Wednesday, September 8, 2010

Why do Exposure Therapy?

flow_charts
So here's the thing. Exposure Therapy for OCD is asking you to do what you don't want to do. If it were in flow chart form it would be boiled down to "Don't want to do it? Do it." This can be a hard sell. I pity the poor Exposure Therapists who get to present this to someone suffering with obsessions and compulsions.

In my last post I wrote about delaying getting on the computer, and doing this as an Exposure. Why would I do this? I feel anxious when I don't turn the computer on. I have too much time to ruminate about my anxieties if I am not distracting myself. But there is part of me that has dreams, and wants to live my life, not live the life OCD chooses for me. OCD is all about getting the anxiety level down by doing a compulsion; the rest of your life be damned.

I am not talking about being abusive, or harsh or punishing. I may take infinitely small steps in my Exposures, but it's not a race, or a TV show, and doing what I don't want to do is scary and takes courage and I have people in my life who understand that and encourage me. Exposure Therapy isn't a religion that I must follow, but a treatment that many clinicians have worked on developing over the past 40 years or so, based on observing what works. They aren't just making this stuff up.

Now, there are still gaps and shortcomings in our current treatments for OCD, but I will be writing some future posts on the history of OCD treatment, highlighting the breakthroughs and evolution of Exposure and Response Prevention Therapy. 40 years ago many thought patients with OCD were hopeless, and I want to pay tribute to those who searched for an answer, who believed hope was possible.

Related:
Part 1: The History of Exposure Therapy: Dr. Victor Meyer and Ritual Prevention

Friday, September 3, 2010

Delaying Compulsive Internet Searching: Hard and Yet Rewarding

Turn off the computer first and think!


Thursday I didn't get on the computer until 10:30 am. It was one of my goals from my OCD support group to pick a day this week to delay sitting down in front of the computer. It was definitely an Exposure. When I start websearching, I am in a kind of groggy trance. Searching the internet distracts me from anxiety and fear and is a compulsion. Spending 3 hours on my own time was a challenge.
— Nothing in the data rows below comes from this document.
<file path="config.mk">
export PLATFORM = sky130hd
export DESIGN_NAME = zone_touch_presence_detector_core_flat
export DESIGN_NICKNAME = d
export VERILOG_FILES = /design/src/hw/rtl/ztpd_pkg.sv /design/src/hw/rtl/ztpd_if.sv /design/src/hw/rtl/ztpd_lane.sv /design/src/hw/rtl/ztpd_merge.sv /design/src/hw/rtl/zone_touch_presence_detector_core.sv /design/src/flat_wrapper.sv
export VERILOG_INCLUDE_DIRS = /design/src /design/src/hw/rtl
export SDC_FILE = /design/constraint.sdc
export NUM_CORES = 1
export LEC_CHECK = 0
export ABC_AREA = 1
export BUFFER_PORTS_ARGS = -buffer_cell sky130_fd_sc_hd__buf_2
export CORE_ASPECT_RATIO = 0.8
export CORE_UTILIZATION = 65
export CTS_BUF_LIST = sky130_fd_sc_hd__clkbuf_2
export CTS_CLUSTER_SIZE = 20
export DETAILED_ROUTE_END_ITERATION = 7
export PLACE_DENSITY_LB_ADDON = 0.2
export SETUP_SLACK_MARGIN = 0.4
export SLEW_MARGIN = 10
export SYNTH_ARGS = -nofsm -noshare
export SYNTH_HDL_FRONTEND = slang
export SYNTH_SLANG_ARGS = --single-unit
export TNS_END_PERCENT = 50
</file>
<file path="constraint.sdc">
create_clock -name clk -period 24.3 [get_ports clk]
set_input_delay 4.86 -clock clk [delete_from_list [all_inputs] [get_ports clk]]
set_output_delay 4.86 -clock clk [all_outputs]
set_load 0.02 [all_outputs]
</file>
<file path="src/hw/rtl/assert_macros.svh">
// assertion helpers shared by the rtl files
// each macro expects clk and rst_n to be visible where it is used
`ifndef ASSERT_MACROS_SVH
`define ASSERT_MACROS_SVH

// consequent must hold in the same cycle as the antecedent
`define ZTPD_ASSERT_SAME(label, ante, cons, msg) \
  label: assert property (@(posedge clk) disable iff (!rst_n) (ante) |-> (cons)) \
    else $error(msg);

// consequent must hold in the cycle after the antecedent
`define ZTPD_ASSERT_NEXT(label, ante, cons, msg) \
  label: assert property (@(posedge clk) disable iff (!rst_n) (ante) |=> (cons)) \
    else $error(msg);

`endif

</file>
<file path="src/hw/rtl/ztpd_pkg.sv">
// ----------------------------------------------------------------------------
// ztpd_pkg
// Shared widths, codes and lane/merge result types of the touch detector.
// ----------------------------------------------------------------------------
`timescale 1ns / 1ps

package ztpd_pkg;

  localparam int ZONE_MAX = 6;
  localparam int RD_W     = 16;
  localparam int DIFF_W   = RD_W + 1;
  localparam int CNT_W    = 4;

  localparam logic [CNT_W-1:0] CNT_MAX = 4'd15;

  // mode codes
  localparam logic [1:0] MODE_POLL = 2'd0;
  localparam logic [1:0] MODE_DOWN = 2'd1;
  localparam logic [1:0] MODE_UP   = 2'd2;

  // status codes
  localparam logic [2:0] ST_IDLE   = 3'd0;
  localparam logic [2:0] ST_BASE   = 3'd1;
  localparam logic [2:0] ST_WAIT   = 3'd2;
  localparam logic [2:0] ST_DOWN   = 3'd3;
  localparam logic [2:0] ST_RECAP  = 3'd4;
  localparam logic [2:0] ST_UP     = 3'd5;
  localparam logic [2:0] ST_NOBASE = 3'd6;

  // wait phase codes
  localparam logic [1:0] PH_IDLE = 2'd0;
  localparam logic [1:0] PH_DOWN = 2'd1;
  localparam logic [1:0] PH_UP   = 2'd2;

  // configuration register indexes
  localparam logic [1:0] CFG_DOWN_THR = 2'd0;
  localparam logic [1:0] CFG_UP_MARG  = 2'd1;
  localparam logic [1:0] CFG_POLLS    = 2'd2;

  // per-zone finding
  typedef struct packed {
    logic signed [DIFF_W-1:0] drop;
    logic signed [DIFF_W-1:0] rise;
    logic                     drop_hit;
    logic                     rise_hit;
    logic                     in_margin;
  } lane_t;

  // combined finding over all zones
  typedef struct packed {
    logic signed [DIFF_W-1:0] peak_drop;
    logic signed [DIFF_W-1:0] peak_rise;
    logic                     drop_hit;
    logic                     rise_hit;
    logic                     in_margin;
  } merge_t;

  function automatic logic [CNT_W-1:0] sat_inc(input logic [CNT_W-1:0] c);
    return (c == CNT_MAX) ? CNT_MAX : c + 4'd1;
  endfunction

endpackage

</file>
<file path="src/hw/rtl/ztpd_if.sv">
// ----------------------------------------------------------------------------
// ztpd_in_if / ztpd_out_if
// Valid/ready channels carrying zone polls in and detector results out.
// ----------------------------------------------------------------------------
`timescale 1ns / 1ps

interface ztpd_in_if;
  logic        valid;
  logic        ready;
  logic [1:0]  mode;
  logic [15:0] zone_0;
  logic [15:0] zone_1;
  logic [15:0] zone_2;
  logic [15:0] zone_3;
  logic [15:0] zone_4;
  logic [15:0] zone_5;

  modport source (output valid, mode, zone_0, zone_1, zone_2, zone_3, zone_4, zone_5,
                  input ready);
  modport sink   (input valid, mode, zone_0, zone_1, zone_2, zone_3, zone_4, zone_5,
                  output ready);
endinterface

interface ztpd_out_if;
  logic               valid;
  logic               ready;
  logic [2:0]         status;
  logic signed [16:0] largest_drop;
  logic signed [16:0] largest_rise;
  logic [3:0]         drop_run;
  logic [3:0]         rise_run;

  modport source (output valid, status, largest_drop, largest_rise, drop_run, rise_run,
                  input ready);
  modport sink   (input valid, status, largest_drop, largest_rise, drop_run, rise_run,
                  output ready);
endinterface

</file>
<file path="src/hw/rtl/ztpd_lane.sv">
// ----------------------------------------------------------------------------
// ztpd_lane
// One zone: difference against baseline and threshold/margin checks.
// ----------------------------------------------------------------------------
`timescale 1ns / 1ps

module ztpd_lane (
  input  logic [15:0]     base,
  input  logic [15:0]     reading,
  input  logic [15:0]     thr,
  input  logic [15:0]     margin,
  output ztpd_pkg::lane_t res
);
  import ztpd_pkg::*;

  logic signed [DIFF_W-1:0] drop;
  logic signed [DIFF_W-1:0] rise;
  logic signed [DIFF_W-1:0] thr_s;
  logic signed [DIFF_W-1:0] marg_s;

  // signed differences in both directions
  assign drop   = $signed({1'b0, base}) - $signed({1'b0, reading});
  assign rise   = $signed({1'b0, reading}) - $signed({1'b0, base});
  assign thr_s  = $signed({1'b0, thr});
  assign marg_s = $signed({1'b0, margin});

  // per-zone checks, any/all combined in the merge stage
  always_comb begin
    res.drop      = drop;
    res.rise      = rise;
    res.drop_hit  = (drop >= thr_s);
    res.rise_hit  = (rise >= thr_s);
    res.in_margin = (drop <= marg_s) && (rise <= marg_s);
  end

endmodule

</file>
<file path="src/hw/rtl/ztpd_merge.sv">
// ----------------------------------------------------------------------------
// ztpd_merge
// Combines lane findings: largest drop and rise, any-hit and all-within.
// ----------------------------------------------------------------------------
`timescale 1ns / 1ps

module ztpd_merge #(
  parameter int LANES = 6
) (
  input  ztpd_pkg::lane_t [LANES-1:0] lanes,
  output ztpd_pkg::merge_t            res
);
  import ztpd_pkg::*;

  // running max and flags across lanes
  always_comb begin
    res.peak_drop = lanes[0].drop;
    res.peak_rise = lanes[0].rise;
    res.drop_hit  = lanes[0].drop_hit;
    res.rise_hit  = lanes[0].rise_hit;
    res.in_margin = lanes[0].in_margin;
    for (int i = 1; i < LANES; i++) begin
      if (lanes[i].drop > res.peak_drop) res.peak_drop = lanes[i].drop;
      if (lanes[i].rise > res.peak_rise) res.peak_rise = lanes[i].rise;
      res.drop_hit  = res.drop_hit | lanes[i].drop_hit;
      res.rise_hit  = res.rise_hit | lanes[i].rise_hit;
      res.in_margin = res.in_margin & lanes[i].in_margin;
    end
  end

endmodule

</file>
<file path="src/hw/rtl/zone_touch_presence_detector_core.sv">
// ----------------------------------------------------------------------------
// zone_touch_presence_detector_core
// Finger-down / finger-up detection over capacitive zone polls.
//
//   channel | dir | payload
//   --------+-----+------------------------------------------------------
//   in_ch   | in  | mode, zone_0 .. zone_5
//   out_ch  | out | status, largest_drop, largest_rise, drop_run, rise_run
//   cfg_*   | in  | down_threshold, up_margin, polls_needed by index
//
// One item per cycle while out_ch is not stalled: lanes, merge and the counter
// update settle combinationally and load the output register, so a result appears the cycle after transfer.
// in_ch.ready is high while the output register is empty or being drained.
// Synchronous active-low reset clears phase, counters and baseline valid and
// loads the register defaults; the baseline registers are written by the
// first poll of a down wait and by the first poll after a recapture.
// ----------------------------------------------------------------------------
`timescale 1ns / 1ps
`include "assert_macros.svh"

module zone_touch_presence_detector_core #(
  parameter int ZONE_COUNT = 6
) (
  input  logic        clk,
  input  logic        rst_n,
  ztpd_in_if.sink     in_ch,
  ztpd_out_if.source  out_ch,
  input  logic        cfg_we,
  input  logic [1:0]  cfg_idx,
  input  logic [15:0] cfg_data
);
  import ztpd_pkg::*;

  // configuration
  logic [15:0]      down_thr_r;
  logic [15:0]      up_marg_r;
  logic [CNT_W-1:0] polls_r;

  // detector state
  logic [1:0]       phase_r, phase_nxt;
  logic             bv_r, bv_nxt;
  logic [15:0]      baseline_r [ZONE_COUNT];
  logic [CNT_W-1:0] qual_r, qual_nxt;
  logic [CNT_W-1:0] rise_r, rise_nxt;

  // output register
  logic                     ovalid_r;
  logic [2:0]               ostatus_r, status_nxt;
  logic signed [DIFF_W-1:0] odrop_r, drop_nxt;
  logic signed [DIFF_W-1:0] orise_r, rise_v_nxt;
  logic [CNT_W-1:0]         odrun_r, drun_nxt;
  logic [CNT_W-1:0]         orrun_r, rrun_nxt;

  logic                          in_fire;
  logic                          capture;
  logic [ZONE_MAX-1:0][15:0]     rd;
  lane_t [ZONE_COUNT-1:0]        lane_res;
  merge_t                        mres;
  logic [CNT_W-1:0]              q_eval, r_eval;

  assign rd = {in_ch.zone_5, in_ch.zone_4, in_ch.zone_3,
               in_ch.zone_2, in_ch.zone_1, in_ch.zone_0};

  assign in_ch.ready = !ovalid_r || out_ch.ready;
  assign in_fire     = in_ch.valid && in_ch.ready;

  // one lane per zone
  for (genvar g = 0; g < ZONE_COUNT; g++) begin : g_lane
    ztpd_lane u_lane (
      .base    (baseline_r[g]),
      .reading (rd[g]),
      .thr     (down_thr_r),
      .margin  (up_marg_r),
      .res     (lane_res[g])
    );
  end

  ztpd_merge #(.LANES(ZONE_COUNT)) u_merge (
    .lanes (lane_res),
    .res   (mres)
  );

  // next state and result for the offered item
  always_comb begin
    phase_nxt  = phase_r;
    bv_nxt     = bv_r;
    qual_nxt   = qual_r;
    rise_nxt   = rise_r;
    status_nxt = ST_IDLE;
    drop_nxt   = '0;
    rise_v_nxt = '0;
    capture    = 1'b0;
    q_eval     = qual_r;
    r_eval     = rise_r;
    priority if (in_ch.mode == MODE_DOWN) begin
      bv_nxt     = 1'b0;
      q_eval     = '0;
      r_eval     = '0;
      phase_nxt  = PH_DOWN;
      status_nxt = ST_WAIT;
    end else if (in_ch.mode == MODE_UP) begin
      if (!bv_r) begin
        phase_nxt  = PH_IDLE;
        status_nxt = ST_NOBASE;
      end else begin
        q_eval     = '0;
        phase_nxt  = PH_UP;
        status_nxt = ST_WAIT;
      end
    end else if (in_ch.mode == MODE_POLL &&
                 (phase_r == PH_DOWN || phase_r == PH_UP)) begin
      if (!bv_r) begin
        capture    = 1'b1;
        bv_nxt     = 1'b1;
        status_nxt = ST_BASE;
      end else begin
        drop_nxt   = mres.peak_drop;
        rise_v_nxt = mres.peak_rise;
        if (phase_r == PH_DOWN) begin
          r_eval = mres.rise_hit ? sat_inc(rise_r) : '0;
          q_eval = mres.drop_hit ? sat_inc(qual_r) : '0;
          priority if (r_eval >= polls_r) begin
            status_nxt = ST_RECAP;
          end else if (q_eval >= polls_r) begin
            status_nxt = ST_DOWN;
            phase_nxt  = PH_IDLE;
          end else begin
            status_nxt = ST_WAIT;
          end
        end else begin
          q_eval = mres.in_margin ? sat_inc(qual_r) : '0;
          if (q_eval >= polls_r) begin
            status_nxt = ST_UP;
            phase_nxt  = PH_IDLE;
          end else begin
            status_nxt = ST_WAIT;
          end
        end
      end
    end else begin
      status_nxt = ST_IDLE;
    end
    drun_nxt = q_eval;
    rrun_nxt = r_eval;
    qual_nxt = q_eval;
    rise_nxt = r_eval;
    // recapture drops the baseline and restarts both runs
    if (status_nxt == ST_RECAP) begin
      bv_nxt   = 1'b0;
      qual_nxt = '0;
      rise_nxt = '0;
    end
  end

  // configuration writes
  always_ff @(posedge clk) begin
    if (!rst_n) begin
      down_thr_r <= 16'd20;
      up_marg_r  <= 16'd10;
      polls_r    <= 4'd2;
    end else if (cfg_we) begin
      unique case (cfg_idx)
        CFG_DOWN_THR: down_thr_r <= cfg_data;
        CFG_UP_MARG:  up_marg_r  <= cfg_data;
        CFG_POLLS:    polls_r    <= cfg_data[CNT_W-1:0];
        default: ;
      endcase
    end
  end

  // control state
  always_ff @(posedge clk) begin
    if (!rst_n) begin
      phase_r  <= PH_IDLE;
      bv_r     <= 1'b0;
      qual_r   <= '0;
      rise_r   <= '0;
      ovalid_r <= 1'b0;
    end else begin
      if (in_fire) begin
        phase_r <= phase_nxt;
        bv_r    <= bv_nxt;
        qual_r  <= qual_nxt;
        rise_r  <= rise_nxt;
      end
      if (in_fire) begin
        ovalid_r <= 1'b1;
      end else if (out_ch.ready) begin
        ovalid_r <= 1'b0;
      end
    end
  end

  // baseline capture
  always_ff @(posedge clk) begin
    if (in_fire && capture) begin
      for (int i = 0; i < ZONE_COUNT; i++) begin
        baseline_r[i] <= rd[i];
      end
    end
  end

  // result payload
  always_ff @(posedge clk) begin
    if (in_fire) begin
      ostatus_r <= status_nxt;
      odrop_r   <= drop_nxt;
      orise_r   <= rise_v_nxt;
      odrun_r   <= drun_nxt;
      orrun_r   <= rrun_nxt;
    end
  end

  assign out_ch.valid        = ovalid_r;
  assign out_ch.status       = ostatus_r;
  assign out_ch.largest_drop = odrop_r;
  assign out_ch.largest_rise = orise_r;
  assign out_ch.drop_run     = odrun_r;
  assign out_ch.rise_run     = orrun_r;

  // checks
  `ZTPD_ASSERT_SAME(a_up_has_base, phase_r == PH_UP, bv_r, "up wait without baseline")
  `ZTPD_ASSERT_NEXT(a_recap_clears, in_fire && status_nxt == ST_RECAP,
                    !bv_r && qual_r == '0 && rise_r == '0, "recapture left state behind")
  `ZTPD_ASSERT_NEXT(a_touch_idles, in_fire && (status_nxt == ST_DOWN || status_nxt == ST_UP),
                    phase_r == PH_IDLE, "wait not ended after touch change")
  `ZTPD_ASSERT_NEXT(a_result_loaded, in_fire, ovalid_r, "transfer produced no result")

endmodule

</file>
<file path="src/flat_wrapper.sv">
// flat-port wrapper written by rule: the top's interface ports become plain ports
module zone_touch_presence_detector_core_flat import ztpd_pkg::*;
#(
  parameter int ZONE_COUNT = 6
)
  (clk, rst_n, cfg_we, cfg_idx, cfg_data, in_ch_valid, in_ch_mode, in_ch_zone_0, in_ch_zone_1, in_ch_zone_2, in_ch_zone_3, in_ch_zone_4, in_ch_zone_5, in_ch_ready, out_ch_valid, out_ch_status, out_ch_largest_drop, out_ch_largest_rise, out_ch_drop_run, out_ch_rise_run, out_ch_ready);
  ztpd_in_if in_ch_i ();
  ztpd_out_if out_ch_i ();
  input  logic clk;
  input  logic rst_n;
  input  logic cfg_we;
  input  logic [1:0] cfg_idx;
  input  logic [15:0] cfg_data;
  input wire logic [$bits(in_ch_i.valid)-1:0] in_ch_valid;
  input wire logic [$bits(in_ch_i.mode)-1:0] in_ch_mode;
  input wire logic [$bits(in_ch_i.zone_0)-1:0] in_ch_zone_0;
  input wire logic [$bits(in_ch_i.zone_1)-1:0] in_ch_zone_1;
  input wire logic [$bits(in_ch_i.zone_2)-1:0] in_ch_zone_2;
  input wire logic [$bits(in_ch_i.zone_3)-1:0] in_ch_zone_3;
  input wire logic [$bits(in_ch_i.zone_4)-1:0] in_ch_zone_4;
  input wire logic [$bits(in_ch_i.zone_5)-1:0] in_ch_zone_5;
  output wire logic [$bits(in_ch_i.ready)-1:0] in_ch_ready;
  output wire logic [$bits(out_ch_i.valid)-1:0] out_ch_valid;
  output wire logic [$bits(out_ch_i.status)-1:0] out_ch_status;
  output wire logic [$bits(out_ch_i.largest_drop)-1:0] out_ch_largest_drop;
  output wire logic [$bits(out_ch_i.largest_rise)-1:0] out_ch_largest_rise;
  output wire logic [$bits(out_ch_i.drop_run)-1:0] out_ch_drop_run;
  output wire logic [$bits(out_ch_i.rise_run)-1:0] out_ch_rise_run;
  input wire logic [$bits(out_ch_i.ready)-1:0] out_ch_ready;
  assign in_ch_i.valid = in_ch_valid;
  assign in_ch_i.mode = in_ch_mode;
  assign in_ch_i.zone_0 = in_ch_zone_0;
  assign in_ch_i.zone_1 = in_ch_zone_1;
  assign in_ch_i.zone_2 = in_ch_zone_2;
  assign in_ch_i.zone_3 = in_ch_zone_3;
  assign in_ch_i.zone_4 = in_ch_zone_4;
  assign in_ch_i.zone_5 = in_ch_zone_5;
  assign in_ch_ready = in_ch_i.ready;
  assign out_ch_valid = out_ch_i.valid;
  assign out_ch_status = out_ch_i.status;
  assign out_ch_largest_drop = out_ch_i.largest_drop;
  assign out_ch_largest_rise = out_ch_i.largest_rise;
  assign out_ch_drop_run = out_ch_i.drop_run;
  assign out_ch_rise_run = out_ch_i.rise_run;
  assign out_ch_i.ready = out_ch_ready;
  zone_touch_presence_detector_core #(.ZONE_COUNT(ZONE_COUNT)) u_core (.clk(clk), .rst_n(rst_n), .in_ch(in_ch_i), .out_ch(out_ch_i), .cfg_we(cfg_we), .cfg_idx(cfg_idx), .cfg_data(cfg_data));
endmodule
</file>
In the past, I've regarded any improvement in my OCD or a "good day" as a fluke, and have a desperate sense of wanting it to last, and fearing that it won't. It's as if I see OCD as the weather, a climate that can change capriciously. But if I turn on the computer, I am stepping into the storm. It feels like I'm in a calm place at first, but it's actually the eye of the hurricane, and deceptive in its stillness. I go into a zone of deeply ingrained habit and muscle memory, into stiffness in my back, shoulders, neck and hands, and by the time I get off the computer, I am sapped of energy and my anxiety level rebounds back up, as I see how much time I lost. Then it starts all over, getting back on the computer to numb myself again.
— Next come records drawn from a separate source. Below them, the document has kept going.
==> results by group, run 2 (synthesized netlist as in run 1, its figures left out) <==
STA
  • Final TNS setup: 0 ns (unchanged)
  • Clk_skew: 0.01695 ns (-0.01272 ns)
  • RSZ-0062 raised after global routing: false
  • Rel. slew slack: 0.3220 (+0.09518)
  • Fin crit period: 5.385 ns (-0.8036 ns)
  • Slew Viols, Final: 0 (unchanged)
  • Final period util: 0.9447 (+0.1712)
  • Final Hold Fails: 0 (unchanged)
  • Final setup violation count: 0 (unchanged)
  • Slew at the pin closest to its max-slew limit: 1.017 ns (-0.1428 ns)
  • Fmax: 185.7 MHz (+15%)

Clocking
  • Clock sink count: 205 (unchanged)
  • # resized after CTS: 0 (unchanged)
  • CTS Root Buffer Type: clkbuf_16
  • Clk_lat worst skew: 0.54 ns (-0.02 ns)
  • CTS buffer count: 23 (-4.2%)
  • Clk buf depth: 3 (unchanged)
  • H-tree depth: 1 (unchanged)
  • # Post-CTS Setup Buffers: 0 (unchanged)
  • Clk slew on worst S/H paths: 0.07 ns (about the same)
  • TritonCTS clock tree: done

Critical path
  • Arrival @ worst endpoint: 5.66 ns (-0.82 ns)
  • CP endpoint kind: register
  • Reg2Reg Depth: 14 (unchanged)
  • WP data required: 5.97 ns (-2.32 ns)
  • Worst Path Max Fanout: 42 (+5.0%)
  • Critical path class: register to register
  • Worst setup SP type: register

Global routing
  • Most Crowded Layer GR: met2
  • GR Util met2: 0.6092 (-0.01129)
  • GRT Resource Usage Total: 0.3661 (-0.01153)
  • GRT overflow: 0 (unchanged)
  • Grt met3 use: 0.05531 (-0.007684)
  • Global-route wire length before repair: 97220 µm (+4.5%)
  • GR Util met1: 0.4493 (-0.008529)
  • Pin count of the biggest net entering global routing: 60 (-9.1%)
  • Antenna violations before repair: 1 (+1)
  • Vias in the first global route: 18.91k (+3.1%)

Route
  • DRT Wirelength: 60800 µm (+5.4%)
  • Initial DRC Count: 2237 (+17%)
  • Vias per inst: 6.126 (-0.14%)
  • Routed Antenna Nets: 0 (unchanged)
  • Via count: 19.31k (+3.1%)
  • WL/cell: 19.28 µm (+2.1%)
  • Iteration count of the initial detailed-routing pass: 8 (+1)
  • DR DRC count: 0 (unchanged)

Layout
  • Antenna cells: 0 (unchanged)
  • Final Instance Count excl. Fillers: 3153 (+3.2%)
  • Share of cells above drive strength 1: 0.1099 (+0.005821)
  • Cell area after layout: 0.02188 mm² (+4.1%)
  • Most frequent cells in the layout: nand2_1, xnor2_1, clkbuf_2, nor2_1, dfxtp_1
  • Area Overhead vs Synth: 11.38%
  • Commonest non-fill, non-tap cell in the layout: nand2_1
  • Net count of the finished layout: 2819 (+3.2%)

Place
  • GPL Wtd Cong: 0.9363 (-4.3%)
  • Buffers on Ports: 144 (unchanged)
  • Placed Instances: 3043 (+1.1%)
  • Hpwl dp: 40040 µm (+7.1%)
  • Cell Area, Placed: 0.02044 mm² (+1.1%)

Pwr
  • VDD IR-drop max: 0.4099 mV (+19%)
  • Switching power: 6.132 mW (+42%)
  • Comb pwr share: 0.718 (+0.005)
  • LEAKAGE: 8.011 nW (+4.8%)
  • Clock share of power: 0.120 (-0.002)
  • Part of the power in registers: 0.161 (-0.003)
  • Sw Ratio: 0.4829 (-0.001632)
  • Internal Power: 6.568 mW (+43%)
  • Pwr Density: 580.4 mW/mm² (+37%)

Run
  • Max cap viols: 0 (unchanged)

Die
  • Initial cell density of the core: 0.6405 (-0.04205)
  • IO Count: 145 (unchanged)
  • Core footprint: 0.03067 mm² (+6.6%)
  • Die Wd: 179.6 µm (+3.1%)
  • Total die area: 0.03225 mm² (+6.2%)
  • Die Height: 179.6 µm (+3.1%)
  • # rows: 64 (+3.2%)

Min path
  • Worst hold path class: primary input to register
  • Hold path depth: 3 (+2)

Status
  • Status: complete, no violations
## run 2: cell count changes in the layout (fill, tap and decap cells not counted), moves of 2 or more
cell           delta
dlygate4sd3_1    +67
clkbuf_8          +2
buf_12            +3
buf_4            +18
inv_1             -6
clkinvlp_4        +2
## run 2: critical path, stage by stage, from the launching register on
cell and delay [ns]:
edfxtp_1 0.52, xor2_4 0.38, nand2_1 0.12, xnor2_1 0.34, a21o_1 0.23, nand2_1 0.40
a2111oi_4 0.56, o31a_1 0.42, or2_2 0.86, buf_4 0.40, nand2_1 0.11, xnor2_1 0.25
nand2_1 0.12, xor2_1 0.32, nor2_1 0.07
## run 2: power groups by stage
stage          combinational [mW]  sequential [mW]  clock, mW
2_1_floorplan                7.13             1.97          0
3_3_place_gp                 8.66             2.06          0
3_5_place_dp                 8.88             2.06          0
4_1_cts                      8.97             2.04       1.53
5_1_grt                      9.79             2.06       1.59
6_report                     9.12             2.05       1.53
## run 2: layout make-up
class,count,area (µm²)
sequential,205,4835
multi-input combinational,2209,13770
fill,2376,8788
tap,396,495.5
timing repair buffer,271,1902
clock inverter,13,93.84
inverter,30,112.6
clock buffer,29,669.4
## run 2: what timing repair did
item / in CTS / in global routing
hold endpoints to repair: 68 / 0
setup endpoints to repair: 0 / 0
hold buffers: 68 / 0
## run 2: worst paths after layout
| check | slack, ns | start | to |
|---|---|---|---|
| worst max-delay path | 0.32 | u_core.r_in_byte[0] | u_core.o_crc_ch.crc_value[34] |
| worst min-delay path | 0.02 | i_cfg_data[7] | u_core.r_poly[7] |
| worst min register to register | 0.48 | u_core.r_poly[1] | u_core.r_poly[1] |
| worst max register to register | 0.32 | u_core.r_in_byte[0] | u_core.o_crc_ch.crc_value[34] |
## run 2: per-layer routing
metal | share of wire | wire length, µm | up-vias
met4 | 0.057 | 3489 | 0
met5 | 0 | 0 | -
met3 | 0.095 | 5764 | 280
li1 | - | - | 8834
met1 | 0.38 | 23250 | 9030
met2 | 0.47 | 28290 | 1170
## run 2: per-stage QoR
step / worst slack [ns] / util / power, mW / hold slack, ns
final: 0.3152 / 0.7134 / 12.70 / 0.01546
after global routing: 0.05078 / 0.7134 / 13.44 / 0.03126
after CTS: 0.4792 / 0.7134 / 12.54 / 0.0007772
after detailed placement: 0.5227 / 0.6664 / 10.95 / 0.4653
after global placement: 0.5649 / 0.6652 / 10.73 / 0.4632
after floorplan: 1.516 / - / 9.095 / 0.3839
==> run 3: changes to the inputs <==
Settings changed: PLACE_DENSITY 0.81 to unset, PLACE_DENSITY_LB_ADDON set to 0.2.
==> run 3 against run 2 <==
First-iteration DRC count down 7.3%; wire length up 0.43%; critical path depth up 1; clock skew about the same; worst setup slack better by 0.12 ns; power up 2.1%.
### src/rtl/cptd_pkg.sv
// shared types, codes and match function for the prefix table
`timescale 1ns / 1ps

package cptd_pkg;

  localparam int unsigned ENTRIES_DEF = 64;
  localparam int unsigned ADDR_W      = 32;
  localparam int unsigned LEN_W       = 6;
  localparam int unsigned REM_W       = 6;
  localparam int unsigned STATUS_W    = 3;
  localparam logic [LEN_W-1:0] MAX_LEN = LEN_W'(32);

  // request function codes
  localparam logic FUNC_INSERT = 1'b0;
  localparam logic FUNC_LIST   = 1'b1;

  typedef enum logic [STATUS_W-1:0] {
    ST_ADDED   = 3'd0,
    ST_COVERED = 3'd1,
    ST_FULL    = 3'd2,
    ST_LISTED  = 3'd3,
    ST_EMPTY   = 3'd4
  } status_e;

  typedef enum logic [2:0] {
    S_IDLE,
    S_COVER,
    S_KILL,
    S_LIST,
    S_FINISH
  } state_e;

  // one stored prefix and its live flag
  typedef struct packed {
    logic              live;
    logic [ADDR_W-1:0] addr;
    logic [LEN_W-1:0]  len;
  } entry_t;

  // true when address a lies inside prefix base/len, len 0..32
  function automatic logic prefix_holds(input logic [ADDR_W-1:0] base,
                                        input logic [LEN_W-1:0]  len,
                                        input logic [ADDR_W-1:0] a);
    logic [ADDR_W-1:0] mask;
    mask = ~({ADDR_W{1'b1}} >> len);
    return ((a ^ base) & mask) == '0;
  endfunction

endpackage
So Thursday it was me alone in the house, wanting to flee this Exposure, wanting to turn on the computer, and at the same time marveling at how much I can get done when I don't turn the computer on. The OCD wants to seize hold of this and berate me for not doing the Exposure sooner, or more often. It's amazing how contradictory my OCD is--advocating for both complete compulsive immersion online, and for perfectly doing my Exposures. If the OCD wasn't intertwined with the whole apparatus of my anxiety, I'd call it out right away, but it has a secret weapon, my nervous system, my feelings of dread, nausea, and panic, but I'm learning to question the OCD's credibility.